Four months later, Mohammed Mansour Jabarah agreed to cooperate with American authorities in exchange for a reduced sentence. A known colleague of Khalid Sheikh Mohamed, he stated that Mohamed's lieutenant had told him that Reid and Jdey had both been enlisted by the al-Qaeda chief to carry out identical plots as part of a "second wave" of attacks against the United States.

==United States 2002 claims==
On January 14, 2002, a series of five videocassettes were recovered from the rubble of the destroyed home of Mohammad Atef outside of Kabul, Afghanistan. The tapes showed Jdey, Ramzi bin al-Shibh, Muhammad Sa'id Ali Hasan, Abd Al-Rahim, and Khalid Ibn Muhammad Al-Juhani vowing to die as martyrs. It was the first time authorities had reason to suspect him of any wrongdoing. NBC News said the videos had been recorded after the Sept. 11 terrorist attacks.

Three days later, the FBI released to the public the first FBI Seeking Information – Terrorism list in order to profile the five wanted terrorists about whom very little was known, but who were suspected of plotting additional terrorist attacks in martyrdom operations. Already under fire for issuing "excessive and somewhat alarmist" warnings about terrorists plotting against the United States, Attorney General John Ashcroft stated that Jdey and Faker Boussora were likely traveling together and should be considered "extremely dangerous".

A month after Jdey and Boussora were declared fugitives, the Republic of Turkey announced that the pair may be within their borders.

Ramzi bin al-Shibh was interrogated at an American black site in 2003 about his knowledge of Jdey, and confessed that Jdey had been recruited by al-Qaeda. The following year Walid bin 'Attash, similarly interrogated under harsh circumstances at The Dark Prison, confirmed that Jdey had been known to him.

==United States 2003 claims==
In September 2003, the FBI issued an alert for four people they alleged "pose a threat to U.S. citizens", including Jdey, Adnan G. El Shukrijumah and the previously unknown Zubayr al-Rimi and Karim el-Mejjati.

==United States 2004 claims==
On May 26, 2004, Attorney General John Ashcroft and FBI Director Robert Mueller announced that reports indicated that Jdey was one of seven al-Qaeda members who were planning terrorist actions for the summer or fall of 2004. The other six named were Shukrijumah, Ahmed Khalfan Ghailani, Fazul Abdullah Mohammed, Amer El-Maati, Aafia Siddiqui and Adam Yahiye Gadahn. American Democrats labeled the warning "suspicious" and said it was held solely to divert attention from President Bush's plummeting poll numbers and to push the failings of the Invasion of Iraq off the front page. CSIS director Reid Morden voiced similar concerns, saying it seemed more like "election year" politics, than an actual threat, and The New York Times pointed out that one day before the announcement, they had been told by the Department of Homeland Security that there were no current risks.
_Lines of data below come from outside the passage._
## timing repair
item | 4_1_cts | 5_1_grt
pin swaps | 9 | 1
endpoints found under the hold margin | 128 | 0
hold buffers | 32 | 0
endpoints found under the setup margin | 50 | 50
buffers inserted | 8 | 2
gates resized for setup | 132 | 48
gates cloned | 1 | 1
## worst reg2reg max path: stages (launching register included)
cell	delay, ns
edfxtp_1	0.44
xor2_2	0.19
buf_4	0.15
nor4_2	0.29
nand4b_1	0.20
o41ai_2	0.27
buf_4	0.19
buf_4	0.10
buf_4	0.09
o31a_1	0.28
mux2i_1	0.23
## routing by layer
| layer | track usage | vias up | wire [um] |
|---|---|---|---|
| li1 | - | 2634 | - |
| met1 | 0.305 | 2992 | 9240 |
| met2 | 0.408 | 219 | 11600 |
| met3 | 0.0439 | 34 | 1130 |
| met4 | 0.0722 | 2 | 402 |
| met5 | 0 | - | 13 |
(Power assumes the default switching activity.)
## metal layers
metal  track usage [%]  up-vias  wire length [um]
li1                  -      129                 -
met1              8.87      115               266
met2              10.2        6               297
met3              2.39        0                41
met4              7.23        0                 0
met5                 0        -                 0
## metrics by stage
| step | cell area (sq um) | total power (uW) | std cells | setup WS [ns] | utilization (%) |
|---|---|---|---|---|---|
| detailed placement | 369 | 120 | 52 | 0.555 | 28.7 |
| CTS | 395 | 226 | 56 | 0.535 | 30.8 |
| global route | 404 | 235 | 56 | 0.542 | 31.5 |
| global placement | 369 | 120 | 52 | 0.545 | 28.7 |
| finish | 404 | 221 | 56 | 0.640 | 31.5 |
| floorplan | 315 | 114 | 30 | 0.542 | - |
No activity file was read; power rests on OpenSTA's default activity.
**src/rtl/tdw_pkg.sv**
```systemverilog
package tdw_pkg;
  // Convert a duration in nanoseconds to whole clock cycles.
  function automatic int ns_to_cycles(input int mhz, input int ns);
    return (mhz * ns) / 1000;
  endfunction

  localparam int HEARTBEAT_NS = 2000;
  localparam int MEM_READY_NS = 25600;
  localparam int BABBLE_BYTES = 1519;
endpackage

```
**src/rtl/tdw_rst_sync.sv**
```systemverilog
module tdw_rst_sync (
  input  logic clk,
  input  logic rst_n,
  output logic rst_n_sync
);
  logic meta_q;
  logic sync_q;

  always_ff @(posedge clk or negedge rst_n) begin
    if (!rst_n) begin
      meta_q <= 1'b0;
      sync_q <= 1'b0;
    end else begin
      meta_q <= 1'b1;
      sync_q <= meta_q;
    end
  end

  assign rst_n_sync = sync_q;
endmodule

```
**src/rtl/tdw_byte_limit.sv**
```systemverilog
module tdw_byte_limit #(
  parameter int LIMIT = 1519
) (
  input  logic clk,
  input  logic rst_n,
  input  logic start_i,
  input  logic end_i,
  input  logic byte_i,
  output logic hit_o
);
  localparam int W = $clog2(LIMIT + 1);

  logic         in_frame_q, in_frame_d;
  logic         done_q, done_d;
  logic [W-1:0] cnt_q, cnt_d;
  logic [W-1:0] base;
  logic         base_done;
  logic         counting;
  logic         cnt_en;

  always_comb begin
    in_frame_d = in_frame_q;
    done_d     = done_q;
    cnt_d      = cnt_q;
    hit_o      = 1'b0;
    base       = start_i ? '0 : cnt_q;
    base_done  = start_i ? 1'b0 : done_q;
    counting   = byte_i & (start_i | in_frame_q);
    if (start_i) begin
      in_frame_d = 1'b1;
      done_d     = 1'b0;
      cnt_d      = '0;
    end
    if (counting && !base_done) begin
      cnt_d = base + 1'b1;
      if (base + 1'b1 == W'(LIMIT)) begin
        hit_o  = 1'b1;
        done_d = 1'b1;
      end
    end
    if (end_i && !start_i) in_frame_d = 1'b0;
  end

  assign cnt_en = start_i | counting;

  always_ff @(posedge clk or negedge rst_n) begin
    if (!rst_n) begin
      in_frame_q <= 1'b0;
      done_q     <= 1'b0;
      cnt_q      <= '0;
    end else begin
      in_frame_q <= in_frame_d;
      done_q     <= done_d;
      if (cnt_en) cnt_q <= cnt_d;
    end
  end
endmodule

```
**src/rtl/tdw_window.sv**
```systemverilog
module tdw_window #(
  parameter int CYCLES = 100
) (
  input  logic clk,
  input  logic rst_n,
  input  logic arm_i,
  input  logic cancel_i,
  input  logic seen_i,
  output logic expire_o
);
  localparam int W = $clog2(CYCLES + 1);

  logic         armed_q, armed_d;
  logic [W-1:0] cnt_q, cnt_d;
  logic         cnt_en;

  always_comb begin
    armed_d  = armed_q;
    cnt_d    = cnt_q;
    expire_o = 1'b0;
    if (arm_i) begin
      armed_d = 1'b1;
      cnt_d   = W'(CYCLES);
    end else if (armed_q) begin
      if (cancel_i || seen_i) begin
        armed_d = 1'b0;
      end else if (cnt_q == W'(1)) begin
        armed_d  = 1'b0;
        expire_o = 1'b1;
      end else begin
        cnt_d = cnt_q - 1'b1;
      end
    end
  end

  assign cnt_en = arm_i | armed_q;

  always_ff @(posedge clk or negedge rst_n) begin
    if (!rst_n) begin
      armed_q <= 1'b0;
      cnt_q   <= '0;
    end else begin
      armed_q <= armed_d;
      if (cnt_en) cnt_q <= cnt_d;
    end
  end
endmodule

```
**src/rtl/tx_dma_watchdog.sv**
```systemverilog
module tx_dma_watchdog #(
  parameter int CLK_MHZ = 100
) (
  input  logic clk,
  input  logic rst_n,
  input  logic tx_frame_start,
  input  logic tx_frame_end,
  input  logic tx_byte,
  input  logic col_in,
  input  logic dma_cyc_start,
  input  logic dma_ready,
  output logic babble_evt,
  output logic hb_err_evt,
  output logic mem_err_evt,
  output logic path_off_evt
);
  import tdw_pkg::*;

  localparam int HB_CYC  = ns_to_cycles(CLK_MHZ, HEARTBEAT_NS);
  localparam int MEM_CYC = ns_to_cycles(CLK_MHZ, MEM_READY_NS);

  logic rst_n_s;
  logic babble_hit, hb_expire, mem_expire;
  logic babble_q, hb_q, merr_q, off_q;
  logic babble_d, hb_d, merr_d, off_d;

  tdw_rst_sync u_rst (
    .clk        (clk),
    .rst_n      (rst_n),
    .rst_n_sync (rst_n_s)
  );

  tdw_byte_limit #(.LIMIT(BABBLE_BYTES)) u_babble (
    .clk     (clk),
    .rst_n   (rst_n_s),
    .start_i (tx_frame_start),
    .end_i   (tx_frame_end),
    .byte_i  (tx_byte),
    .hit_o   (babble_hit)
  );

  tdw_window #(.CYCLES(HB_CYC)) u_heartbeat (
    .clk      (clk),
    .rst_n    (rst_n_s),
    .arm_i    (tx_frame_end & ~tx_frame_start),
    .cancel_i (tx_frame_start),
    .seen_i   (col_in),
    .expire_o (hb_expire)
  );

  tdw_window #(.CYCLES(MEM_CYC)) u_mem_ready (
    .clk      (clk),
    .rst_n    (rst_n_s),
    .arm_i    (dma_cyc_start),
    .cancel_i (1'b0),
    .seen_i   (dma_ready),
    .expire_o (mem_expire)
  );

  always_comb begin
    babble_d = babble_hit;
    hb_d     = hb_expire;
    merr_d   = mem_expire;
    off_d    = mem_expire;
  end

  always_ff @(posedge clk or negedge rst_n_s) begin
    if (!rst_n_s) begin
      babble_q <= 1'b0;
      hb_q     <= 1'b0;
      merr_q   <= 1'b0;
      off_q    <= 1'b0;
    end else begin
      babble_q <= babble_d;
      hb_q     <= hb_d;
      merr_q   <= merr_d;
      off_q    <= off_d;
    end
  end

  assign babble_evt   = babble_q;
  assign hb_err_evt   = hb_q;
  assign mem_err_evt  = merr_q;
  assign path_off_evt = off_q;
endmodule

```
## src/rtl/cfg_out_sel_pkg.sv

```systemverilog
package cfg_out_sel_pkg;
    localparam int NWORDS = 4;

    typedef enum logic [2:0] {
        SRC_W0   = 3'd0,
        SRC_W1   = 3'd1,
        SRC_W2   = 3'd2,
        SRC_W3   = 3'd3,
        SRC_PINS = 3'd4,
        SRC_AUTO = 3'd5
    } src_e;

    typedef enum logic {
        ST_IDLE   = 1'b0,
        ST_REJECT = 1'b1
    } ctl_state_e;
endpackage

```

## src/rtl/cfg_out_sel_sync.sv

```systemverilog
module cfg_out_sel_sync #(
    parameter int W      = 1,
    parameter int STAGES = 2
) (
    input  logic         clk,
    input  logic         rst_n,
    input  logic [W-1:0] async_i,
    output logic [W-1:0] sync_o
);
    logic [W-1:0] stage_q [STAGES];

    genvar s;
    generate
        for (s = 0; s < STAGES; s++) begin : g_stage
            always_ff @(posedge clk or negedge rst_n) begin
                if (!rst_n) begin
                    stage_q[s] <= '0;
                end else if (s == 0) begin
                    stage_q[s] <= async_i;
                end else begin
                    stage_q[s] <= stage_q[(s == 0) ? 0 : s - 1];
                end
            end
        end
    endgenerate

    assign sync_o = stage_q[STAGES-1];
endmodule

```

## src/rtl/cfg_out_sel_decode.sv

```systemverilog
module cfg_out_sel_decode
    import cfg_out_sel_pkg::*;
(
    input  logic [7:0] byte_i,
    output logic       valid_o,
    output src_e       src_o
);
    localparam logic [4:0] PREFIX = 5'b11111;

    always_comb begin
        valid_o = 1'b0;
        src_o   = SRC_AUTO;
        if (byte_i[7:3] == PREFIX) begin
            valid_o = 1'b1;
            unique case (byte_i[2:0])
                3'b000: src_o = SRC_W0;
                3'b100: src_o = SRC_W1;
                3'b001: src_o = SRC_W2;
                3'b101: src_o = SRC_W3;
                3'b010,
                3'b110: src_o = SRC_PINS;
                3'b011: src_o = SRC_AUTO;
                default: valid_o = 1'b0;
            endcase
        end
    end
endmodule

```

## src/rtl/cfg_out_sel_fsm.sv

```systemverilog
module cfg_out_sel_fsm
    import cfg_out_sel_pkg::*;
(
    input  logic clk,
    input  logic rst_n,
    input  logic cmd_stb_i,
    input  logic cmd_ok_i,
    input  src_e cmd_src_i,
    input  logic dat_stb_i,
    input  logic txn_end_i,
    output src_e sel_o,
    output logic ack_o,
    output logic nack_o
);
    ctl_state_e state_q, state_d;

    always_ff @(posedge clk or negedge rst_n) begin
        if (!rst_n) state_q <= ST_IDLE;
        else        state_q <= state_d;
    end

    always_comb begin
        state_d = state_q;
        unique case (state_q)
            ST_IDLE: begin
                if (cmd_stb_i && cmd_ok_i) state_d = ST_REJECT;
            end
            ST_REJECT: begin
                if (txn_end_i)                     state_d = ST_IDLE;
                else if (cmd_stb_i && !cmd_ok_i)   state_d = ST_IDLE;
            end
            default: state_d = ST_IDLE;
        endcase
    end

    always_ff @(posedge clk or negedge rst_n) begin
        if (!rst_n) begin
            sel_o  <= SRC_AUTO;
            ack_o  <= 1'b0;
            nack_o <= 1'b0;
        end else begin
            ack_o  <= cmd_stb_i && cmd_ok_i;
            nack_o <= dat_stb_i && !cmd_stb_i && (state_q == ST_REJECT);
            if (cmd_stb_i && cmd_ok_i) sel_o <= cmd_src_i;
        end
    end
endmodule

```

## src/rtl/cfg_out_sel.sv

```systemverilog
module cfg_out_sel
    import cfg_out_sel_pkg::*;
#(
    parameter int DW          = 6,
    parameter int SYNC_STAGES = 2
) (
    input  logic                 clk,
    input  logic                 rst_n,
    input  logic                 cmd_stb_i,
    input  logic [7:0]           cmd_byte_i,
    input  logic                 dat_stb_i,
    input  logic                 txn_end_i,
    input  logic [NWORDS*DW-1:0] nv_regs_i,
    input  logic [DW-1:0]        ext_pins_i,
    input  logic                 ext_sel_i,
    output logic [DW-1:0]        drive_n_o,
    output logic [2:0]           sel_state_o,
    output logic                 ack_o,
    output logic                 nack_o
);
    localparam int SW = DW + 1;

    logic [DW-1:0] word [NWORDS];
    logic [SW-1:0] sync_out;
    logic [DW-1:0] pins_s;
    logic          sel_s;
    logic          cmd_ok;
    src_e          cmd_src;
    src_e          sel;
    logic [DW-1:0] out_d, out_q;

    genvar k;
    generate
        for (k = 0; k < NWORDS; k++) begin : g_word
            assign word[k] = nv_regs_i[k*DW +: DW];
        end
    endgenerate

    cfg_out_sel_sync #(.W(SW), .STAGES(SYNC_STAGES)) u_sync (
        .clk     (clk),
        .rst_n   (rst_n),
        .async_i ({ext_sel_i, ext_pins_i}),
        .sync_o  (sync_out)
    );
    assign pins_s = sync_out[DW-1:0];
    assign sel_s  = sync_out[DW];

    cfg_out_sel_decode u_dec (
        .byte_i  (cmd_byte_i),
        .valid_o (cmd_ok),
        .src_o   (cmd_src)
    );

    cfg_out_sel_fsm u_fsm (
        .clk       (clk),
        .rst_n     (rst_n),
        .cmd_stb_i (cmd_stb_i),
        .cmd_ok_i  (cmd_ok),
        .cmd_src_i (cmd_src),
        .dat_stb_i (dat_stb_i),
        .txn_end_i (txn_end_i),
        .sel_o     (sel),
        .ack_o     (ack_o),
        .nack_o    (nack_o)
    );

    always_comb begin
        unique case (sel)
            SRC_W0:   out_d = word[0];
            SRC_W1:   out_d = word[1];
            SRC_W2:   out_d = word[2];
            SRC_W3:   out_d = word[3];
            SRC_PINS: out_d = pins_s;
            default:  out_d = sel_s ? word[0] : pins_s;
        endcase
    end

    always_ff @(posedge clk or negedge rst_n) begin
        if (!rst_n) out_q <= '1;
        else        out_q <= out_d;
    end

    assign drive_n_o   = out_q;
    assign sel_state_o = sel;
endmodule

```
===== config.mk =====
export PLATFORM = sky130hd
export DESIGN_NAME = dctmr_top
export DESIGN_NICKNAME = d
export VERILOG_FILES = /design/src/rtl/dctmr_pkg.sv /design/src/rtl/dctmr_ensync.sv /design/src/rtl/dctmr_prescale.sv /design/src/rtl/dctmr_channel.sv /design/src/rtl/dctmr_top.sv
export SDC_FILE = /design/constraint.sdc
export NUM_CORES = 1
export LEC_CHECK = 0
export BUFFER_PORTS_ARGS = -buffer_cell sky130_fd_sc_hd__buf_4
export CAP_MARGIN = 0
export CORE_MARGIN = 2
export CORE_UTILIZATION = 57
export DETAILED_ROUTE_END_ITERATION = 16
export GPL_TIMING_DRIVEN = 1
export MAX_ROUTING_LAYER = met4
export PLACE_DENSITY = 0.75
export SYNTH_ARGS = -nofsm -noshare
export SYNTH_HDL_FRONTEND = slang
export SYNTH_SLANG_ARGS = --single-unit

===== constraint.sdc =====
create_clock -name clk -period 3.2 [get_ports clk]
set_clock_uncertainty 0.1 [all_clocks]
set_input_delay 0.16 -clock clk [delete_from_list [all_inputs] [get_ports clk]]
set_output_delay 0.16 -clock clk [all_outputs]
set_load 0.05 [all_outputs]
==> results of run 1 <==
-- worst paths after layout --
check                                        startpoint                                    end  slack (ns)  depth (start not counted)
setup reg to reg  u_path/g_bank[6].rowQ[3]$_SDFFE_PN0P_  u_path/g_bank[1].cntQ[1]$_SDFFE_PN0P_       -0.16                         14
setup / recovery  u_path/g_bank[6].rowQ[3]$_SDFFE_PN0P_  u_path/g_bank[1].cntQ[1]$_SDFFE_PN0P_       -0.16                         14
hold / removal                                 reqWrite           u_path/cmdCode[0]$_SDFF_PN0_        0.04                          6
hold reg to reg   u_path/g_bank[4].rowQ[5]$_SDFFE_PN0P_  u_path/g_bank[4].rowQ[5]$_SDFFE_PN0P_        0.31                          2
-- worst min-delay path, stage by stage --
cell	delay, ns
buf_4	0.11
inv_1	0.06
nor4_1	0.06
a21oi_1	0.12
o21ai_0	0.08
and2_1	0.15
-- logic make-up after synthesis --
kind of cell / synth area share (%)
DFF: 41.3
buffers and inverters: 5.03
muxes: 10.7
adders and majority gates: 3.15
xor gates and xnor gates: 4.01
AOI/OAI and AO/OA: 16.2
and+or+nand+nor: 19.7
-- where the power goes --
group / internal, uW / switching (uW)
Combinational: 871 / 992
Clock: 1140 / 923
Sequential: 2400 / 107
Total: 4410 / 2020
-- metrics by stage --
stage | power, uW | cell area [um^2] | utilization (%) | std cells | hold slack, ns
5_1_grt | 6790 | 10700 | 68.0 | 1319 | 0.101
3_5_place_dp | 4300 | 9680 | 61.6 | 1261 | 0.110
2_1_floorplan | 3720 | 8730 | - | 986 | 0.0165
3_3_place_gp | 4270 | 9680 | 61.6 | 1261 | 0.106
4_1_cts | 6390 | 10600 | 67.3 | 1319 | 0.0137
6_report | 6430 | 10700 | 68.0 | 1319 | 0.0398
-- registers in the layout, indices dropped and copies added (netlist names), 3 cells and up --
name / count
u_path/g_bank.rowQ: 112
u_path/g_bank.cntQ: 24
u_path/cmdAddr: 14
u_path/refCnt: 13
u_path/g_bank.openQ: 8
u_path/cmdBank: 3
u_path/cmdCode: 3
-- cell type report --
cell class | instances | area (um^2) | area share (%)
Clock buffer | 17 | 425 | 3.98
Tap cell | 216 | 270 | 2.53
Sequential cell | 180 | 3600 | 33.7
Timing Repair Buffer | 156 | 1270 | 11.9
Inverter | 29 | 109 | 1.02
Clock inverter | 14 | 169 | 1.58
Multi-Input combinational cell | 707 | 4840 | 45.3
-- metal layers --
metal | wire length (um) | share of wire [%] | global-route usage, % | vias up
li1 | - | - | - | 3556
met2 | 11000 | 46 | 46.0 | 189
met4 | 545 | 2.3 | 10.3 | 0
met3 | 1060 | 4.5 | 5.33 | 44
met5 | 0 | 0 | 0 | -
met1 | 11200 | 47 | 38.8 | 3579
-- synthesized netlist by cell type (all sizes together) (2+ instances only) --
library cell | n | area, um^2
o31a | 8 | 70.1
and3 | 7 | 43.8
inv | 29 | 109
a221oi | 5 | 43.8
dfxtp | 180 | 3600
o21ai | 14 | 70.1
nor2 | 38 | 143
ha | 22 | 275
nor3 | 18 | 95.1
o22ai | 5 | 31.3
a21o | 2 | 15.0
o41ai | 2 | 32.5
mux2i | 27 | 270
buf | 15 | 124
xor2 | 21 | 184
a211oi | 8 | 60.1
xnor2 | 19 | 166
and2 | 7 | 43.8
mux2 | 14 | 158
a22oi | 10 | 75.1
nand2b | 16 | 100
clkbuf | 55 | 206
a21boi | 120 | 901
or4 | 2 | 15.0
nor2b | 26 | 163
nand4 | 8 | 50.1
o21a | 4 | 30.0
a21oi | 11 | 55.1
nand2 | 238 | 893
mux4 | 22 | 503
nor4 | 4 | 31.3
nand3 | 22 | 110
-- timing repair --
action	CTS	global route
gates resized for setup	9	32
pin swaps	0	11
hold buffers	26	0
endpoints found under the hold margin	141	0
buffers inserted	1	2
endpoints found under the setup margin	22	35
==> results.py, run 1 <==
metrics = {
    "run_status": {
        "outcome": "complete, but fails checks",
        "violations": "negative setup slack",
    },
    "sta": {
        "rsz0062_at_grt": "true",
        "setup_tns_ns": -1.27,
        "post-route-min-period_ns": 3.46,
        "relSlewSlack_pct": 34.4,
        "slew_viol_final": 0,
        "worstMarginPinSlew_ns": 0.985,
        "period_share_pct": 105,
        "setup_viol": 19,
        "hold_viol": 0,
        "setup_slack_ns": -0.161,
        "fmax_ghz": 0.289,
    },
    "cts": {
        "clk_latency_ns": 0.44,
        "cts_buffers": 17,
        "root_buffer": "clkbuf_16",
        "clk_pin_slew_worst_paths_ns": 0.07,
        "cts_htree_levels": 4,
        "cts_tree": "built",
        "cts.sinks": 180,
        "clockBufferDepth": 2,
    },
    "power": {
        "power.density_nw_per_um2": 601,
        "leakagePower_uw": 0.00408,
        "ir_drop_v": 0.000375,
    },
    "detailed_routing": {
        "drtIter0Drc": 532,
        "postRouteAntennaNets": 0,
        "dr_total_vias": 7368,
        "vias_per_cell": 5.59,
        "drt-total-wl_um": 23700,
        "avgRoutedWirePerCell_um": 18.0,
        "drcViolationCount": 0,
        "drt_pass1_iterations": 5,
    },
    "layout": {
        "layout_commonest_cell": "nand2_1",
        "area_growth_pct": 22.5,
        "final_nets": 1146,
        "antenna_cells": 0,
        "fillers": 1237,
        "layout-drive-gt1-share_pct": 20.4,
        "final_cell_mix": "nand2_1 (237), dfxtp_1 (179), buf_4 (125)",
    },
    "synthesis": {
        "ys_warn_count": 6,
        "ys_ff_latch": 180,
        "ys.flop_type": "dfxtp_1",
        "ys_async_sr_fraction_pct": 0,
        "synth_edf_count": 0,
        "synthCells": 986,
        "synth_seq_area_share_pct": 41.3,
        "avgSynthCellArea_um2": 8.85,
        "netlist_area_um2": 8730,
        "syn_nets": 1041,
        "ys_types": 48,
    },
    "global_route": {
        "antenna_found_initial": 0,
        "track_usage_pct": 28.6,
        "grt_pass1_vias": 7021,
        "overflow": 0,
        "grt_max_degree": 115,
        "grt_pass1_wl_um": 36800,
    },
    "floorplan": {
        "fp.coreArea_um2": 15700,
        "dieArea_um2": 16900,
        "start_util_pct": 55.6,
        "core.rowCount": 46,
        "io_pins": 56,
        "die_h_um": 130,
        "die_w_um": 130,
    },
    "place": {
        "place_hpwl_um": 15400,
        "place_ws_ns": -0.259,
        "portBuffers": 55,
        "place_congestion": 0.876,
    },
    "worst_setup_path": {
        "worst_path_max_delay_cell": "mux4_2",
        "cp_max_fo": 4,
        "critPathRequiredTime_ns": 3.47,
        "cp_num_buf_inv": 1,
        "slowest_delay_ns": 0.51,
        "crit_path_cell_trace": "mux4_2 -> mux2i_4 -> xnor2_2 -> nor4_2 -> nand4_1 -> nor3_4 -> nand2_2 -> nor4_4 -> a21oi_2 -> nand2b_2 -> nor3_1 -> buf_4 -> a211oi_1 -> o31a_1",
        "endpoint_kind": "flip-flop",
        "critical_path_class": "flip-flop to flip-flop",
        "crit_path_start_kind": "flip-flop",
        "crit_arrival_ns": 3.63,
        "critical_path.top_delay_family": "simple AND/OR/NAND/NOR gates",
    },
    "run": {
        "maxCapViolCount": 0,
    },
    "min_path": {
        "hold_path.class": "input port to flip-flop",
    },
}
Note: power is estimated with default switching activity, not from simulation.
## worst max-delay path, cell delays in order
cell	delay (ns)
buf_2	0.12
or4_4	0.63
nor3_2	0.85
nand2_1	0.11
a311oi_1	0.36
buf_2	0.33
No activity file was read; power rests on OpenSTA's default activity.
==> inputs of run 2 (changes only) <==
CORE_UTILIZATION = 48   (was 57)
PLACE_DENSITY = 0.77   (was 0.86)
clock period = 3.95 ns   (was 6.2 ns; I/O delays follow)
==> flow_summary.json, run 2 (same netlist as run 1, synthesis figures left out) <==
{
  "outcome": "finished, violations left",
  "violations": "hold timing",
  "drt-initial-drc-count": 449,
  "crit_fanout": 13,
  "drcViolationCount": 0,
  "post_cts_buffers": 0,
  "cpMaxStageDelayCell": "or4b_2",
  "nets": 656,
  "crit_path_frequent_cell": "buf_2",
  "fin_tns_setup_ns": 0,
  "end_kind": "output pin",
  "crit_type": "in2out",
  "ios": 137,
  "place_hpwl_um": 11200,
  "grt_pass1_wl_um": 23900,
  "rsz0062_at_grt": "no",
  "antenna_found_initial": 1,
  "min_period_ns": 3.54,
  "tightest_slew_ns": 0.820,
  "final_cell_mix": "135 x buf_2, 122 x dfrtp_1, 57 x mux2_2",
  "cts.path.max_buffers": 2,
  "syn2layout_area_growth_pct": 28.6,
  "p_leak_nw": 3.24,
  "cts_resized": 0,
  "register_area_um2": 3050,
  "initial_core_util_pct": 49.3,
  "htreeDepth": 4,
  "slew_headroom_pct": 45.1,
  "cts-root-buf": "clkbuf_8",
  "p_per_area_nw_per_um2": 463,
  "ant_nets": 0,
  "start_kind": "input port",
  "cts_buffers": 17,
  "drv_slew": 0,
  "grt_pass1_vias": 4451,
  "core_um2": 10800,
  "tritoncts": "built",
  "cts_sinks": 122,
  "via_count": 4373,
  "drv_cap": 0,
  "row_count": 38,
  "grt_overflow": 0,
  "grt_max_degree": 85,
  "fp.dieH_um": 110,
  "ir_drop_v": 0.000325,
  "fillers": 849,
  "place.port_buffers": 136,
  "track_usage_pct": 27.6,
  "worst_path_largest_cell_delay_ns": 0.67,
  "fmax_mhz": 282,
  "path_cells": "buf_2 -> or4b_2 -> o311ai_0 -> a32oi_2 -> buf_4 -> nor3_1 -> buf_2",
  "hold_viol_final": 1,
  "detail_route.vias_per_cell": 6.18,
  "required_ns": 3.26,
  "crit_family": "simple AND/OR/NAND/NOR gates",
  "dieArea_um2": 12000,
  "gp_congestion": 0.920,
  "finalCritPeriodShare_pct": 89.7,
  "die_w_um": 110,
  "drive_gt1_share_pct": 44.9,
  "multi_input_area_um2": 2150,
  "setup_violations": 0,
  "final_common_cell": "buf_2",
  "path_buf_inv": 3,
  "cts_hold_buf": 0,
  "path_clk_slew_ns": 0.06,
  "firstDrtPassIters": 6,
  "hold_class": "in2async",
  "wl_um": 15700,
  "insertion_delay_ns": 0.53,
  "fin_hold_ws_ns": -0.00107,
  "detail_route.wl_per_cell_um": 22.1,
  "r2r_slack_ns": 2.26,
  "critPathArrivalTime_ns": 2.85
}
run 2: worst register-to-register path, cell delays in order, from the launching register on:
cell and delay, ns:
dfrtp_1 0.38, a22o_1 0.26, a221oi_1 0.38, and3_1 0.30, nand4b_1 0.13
The day after the announcement, there was a reported sighting of Jdey and Shukrijumah at a Denny's restaurant in Colorado. The following year, another tip suggested that the pair had been seen driving a car with a Massachusetts license plate in Maine.

In April 2005, the U.S. State Department Rewards for Justice Program offered a reward of up to US$5million for information leading to the capture of Jdey.

==Further developments==
In 2013, it was reported that five people suspected of planning suicide attacks had entered the African country of Uganda. Jdey was reported to be one of the five.